Jörg Beckmann est l’un des concepteurs du projet carvelo2go lancé en 2015 avec 15 vélos-cargos électriques. Aujourd’hui, quatre ans plus tard, plus de 300 de ces véhicules sont désormais disponibles à la location à travers toute la Suisse. Pour le directeur de l’Académie de la mobilité SA, ce succès s’explique par le fait que carvelo2go s’inscrit dans l’air du temps.

M. Beckmann, qu’est-ce que le vélo-cargo signifie pour vous?
Du plaisir à l’état pur et une plus grande mobilité au quotidien. Depuis que nous avons des enfants, nous apprécions beaucoup.
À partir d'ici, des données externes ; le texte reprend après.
===== config.mk =====
export PLATFORM = sky130hd
export DESIGN_NAME = can_buffer_flags
export DESIGN_NICKNAME = d
export VERILOG_FILES = /design/src/can_flags_pkg.sv /design/src/can_buffer_flags.sv
export SDC_FILE = /design/constraint.sdc
export NUM_CORES = 1
export LEC_CHECK = 0
export BUFFER_PORTS_ARGS = -buffer_cell sky130_fd_sc_hd__clkbuf_2
export CORE_MARGIN = 2
export CORE_UTILIZATION = 49
export CTS_BUF_LIST = sky130_fd_sc_hd__clkbuf_4
export DETAILED_ROUTE_END_ITERATION = 10
export GPL_ROUTABILITY_DRIVEN = 0
export PLACE_DENSITY_LB_ADDON = 0.05
export SLEW_MARGIN = 10
export SYNTH_ARGS = -nofsm -noshare
export SYNTH_HDL_FRONTEND = slang
export SYNTH_SLANG_ARGS = --single-unit
export TNS_END_PERCENT = 1

===== constraint.sdc =====
create_clock -name mclk -period 2 [get_ports mclk]
set_clock_uncertainty 0.1 [all_clocks]
set_input_delay 0.2 -clock mclk [delete_from_list [all_inputs] [get_ports mclk]]
set_output_delay 0.2 -clock mclk [all_outputs]
set_load 0.02 [all_outputs]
Mais quand nous habitions à Nyon, notre vélo-cargo n’était pas électrique, et avec deux enfants et les commissions à l’avant, remonter à la maison s’apparentait souvent plus à gravir du col du Galibier…

«Les villes européennes redonnent plus d’espace à la mobilité active.»

Comment avez-vous su à l'époque que le vélo-cargo aurait un avenir?
Selon moi, il y a trois grandes tendances de mobilité, qui commencent toutes les trois par la lettre D: la décarbonisation des véhicules, soit le développement de la mobilité électrique, la déprivatisation, qui signifie que nous partageons plus que nous possédons, et la démotorisation du trafic urbain. Les villes européennes redonnent plus d’espace à la mobilité active. Les voitures disparaissent des centres-villes, laissant plus de place aux piétons et aux cyclistes. Les zones de rencontre gagnent en importance.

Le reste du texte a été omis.